◆ DIRECTIONS:
Could you filter the data below down to the lines that hold the word "with"?

◆ DATA SHOWN:
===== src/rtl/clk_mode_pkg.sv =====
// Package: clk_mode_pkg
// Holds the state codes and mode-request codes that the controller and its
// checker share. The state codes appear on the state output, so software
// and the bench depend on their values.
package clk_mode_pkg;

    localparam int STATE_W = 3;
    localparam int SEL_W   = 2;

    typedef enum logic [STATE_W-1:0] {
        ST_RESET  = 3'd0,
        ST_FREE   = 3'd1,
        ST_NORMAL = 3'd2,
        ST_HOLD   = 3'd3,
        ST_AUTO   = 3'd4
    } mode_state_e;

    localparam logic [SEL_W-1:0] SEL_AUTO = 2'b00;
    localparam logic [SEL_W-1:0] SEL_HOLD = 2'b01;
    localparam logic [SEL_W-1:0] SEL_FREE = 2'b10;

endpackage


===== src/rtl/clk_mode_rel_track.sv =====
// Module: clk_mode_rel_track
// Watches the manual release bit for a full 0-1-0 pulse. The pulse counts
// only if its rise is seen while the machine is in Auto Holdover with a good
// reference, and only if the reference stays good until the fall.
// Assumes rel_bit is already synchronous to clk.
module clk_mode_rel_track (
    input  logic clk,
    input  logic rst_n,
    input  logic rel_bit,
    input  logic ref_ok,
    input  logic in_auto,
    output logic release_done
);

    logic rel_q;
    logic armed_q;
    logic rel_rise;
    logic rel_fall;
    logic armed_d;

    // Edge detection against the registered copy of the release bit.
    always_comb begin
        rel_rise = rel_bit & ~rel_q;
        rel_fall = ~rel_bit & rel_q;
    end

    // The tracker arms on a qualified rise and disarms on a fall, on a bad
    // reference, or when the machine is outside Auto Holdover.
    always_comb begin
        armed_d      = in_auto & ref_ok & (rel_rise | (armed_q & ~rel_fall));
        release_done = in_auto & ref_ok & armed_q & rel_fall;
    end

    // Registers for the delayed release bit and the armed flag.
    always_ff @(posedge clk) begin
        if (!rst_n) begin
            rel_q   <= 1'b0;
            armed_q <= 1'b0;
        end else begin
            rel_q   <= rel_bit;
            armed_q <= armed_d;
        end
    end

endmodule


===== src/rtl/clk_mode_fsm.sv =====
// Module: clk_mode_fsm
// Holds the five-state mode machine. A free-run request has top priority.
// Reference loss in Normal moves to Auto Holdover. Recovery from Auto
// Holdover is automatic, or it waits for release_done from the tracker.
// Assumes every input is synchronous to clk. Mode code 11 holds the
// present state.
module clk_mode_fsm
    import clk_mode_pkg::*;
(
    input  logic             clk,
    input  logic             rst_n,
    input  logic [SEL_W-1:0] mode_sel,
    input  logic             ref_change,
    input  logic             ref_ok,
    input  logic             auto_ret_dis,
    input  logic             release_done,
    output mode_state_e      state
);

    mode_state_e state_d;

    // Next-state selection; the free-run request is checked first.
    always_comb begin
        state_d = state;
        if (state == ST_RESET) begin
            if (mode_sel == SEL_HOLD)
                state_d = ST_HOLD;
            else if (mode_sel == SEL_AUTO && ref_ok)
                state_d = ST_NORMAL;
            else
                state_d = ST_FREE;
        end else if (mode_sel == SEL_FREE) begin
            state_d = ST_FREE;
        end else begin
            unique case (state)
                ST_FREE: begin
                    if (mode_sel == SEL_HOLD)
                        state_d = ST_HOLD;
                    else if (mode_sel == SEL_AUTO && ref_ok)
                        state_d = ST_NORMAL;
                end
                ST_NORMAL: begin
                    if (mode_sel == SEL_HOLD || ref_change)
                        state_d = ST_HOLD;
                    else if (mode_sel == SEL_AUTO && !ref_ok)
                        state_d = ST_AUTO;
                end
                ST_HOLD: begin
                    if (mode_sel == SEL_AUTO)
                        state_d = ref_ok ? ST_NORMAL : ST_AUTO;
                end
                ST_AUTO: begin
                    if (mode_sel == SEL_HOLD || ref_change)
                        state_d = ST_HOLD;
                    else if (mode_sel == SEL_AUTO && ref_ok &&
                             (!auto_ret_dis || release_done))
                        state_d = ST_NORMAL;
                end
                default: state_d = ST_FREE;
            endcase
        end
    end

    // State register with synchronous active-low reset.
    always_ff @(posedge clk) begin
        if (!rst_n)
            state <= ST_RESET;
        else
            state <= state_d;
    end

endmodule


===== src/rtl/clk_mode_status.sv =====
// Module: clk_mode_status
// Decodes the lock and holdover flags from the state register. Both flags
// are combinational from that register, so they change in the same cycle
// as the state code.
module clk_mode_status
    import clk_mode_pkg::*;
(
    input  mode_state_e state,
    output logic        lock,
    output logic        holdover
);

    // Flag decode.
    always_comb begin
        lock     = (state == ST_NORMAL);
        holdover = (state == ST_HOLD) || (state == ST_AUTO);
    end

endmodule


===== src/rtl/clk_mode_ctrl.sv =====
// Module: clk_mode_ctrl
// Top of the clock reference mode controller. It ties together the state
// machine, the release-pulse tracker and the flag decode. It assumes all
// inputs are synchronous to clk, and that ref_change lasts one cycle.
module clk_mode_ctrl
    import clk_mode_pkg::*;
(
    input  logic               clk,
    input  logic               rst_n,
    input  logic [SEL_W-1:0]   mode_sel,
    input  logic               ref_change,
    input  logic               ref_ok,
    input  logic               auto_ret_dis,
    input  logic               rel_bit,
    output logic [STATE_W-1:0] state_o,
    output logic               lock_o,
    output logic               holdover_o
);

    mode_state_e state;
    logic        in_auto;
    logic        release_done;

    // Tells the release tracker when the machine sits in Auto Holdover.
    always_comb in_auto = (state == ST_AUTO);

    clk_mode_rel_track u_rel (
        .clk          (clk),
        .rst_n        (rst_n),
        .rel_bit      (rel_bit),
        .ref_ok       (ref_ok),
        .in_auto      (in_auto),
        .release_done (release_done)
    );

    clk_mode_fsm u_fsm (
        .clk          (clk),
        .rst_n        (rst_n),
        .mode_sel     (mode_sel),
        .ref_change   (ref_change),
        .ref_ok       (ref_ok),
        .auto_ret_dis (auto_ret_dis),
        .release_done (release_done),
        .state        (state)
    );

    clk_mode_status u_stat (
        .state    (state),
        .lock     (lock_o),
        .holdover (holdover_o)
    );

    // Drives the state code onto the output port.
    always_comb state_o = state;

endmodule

◆ RESPONSE:
// only if its rise is seen while the machine is in Auto Holdover with a good
    // State register with synchronous active-low reset.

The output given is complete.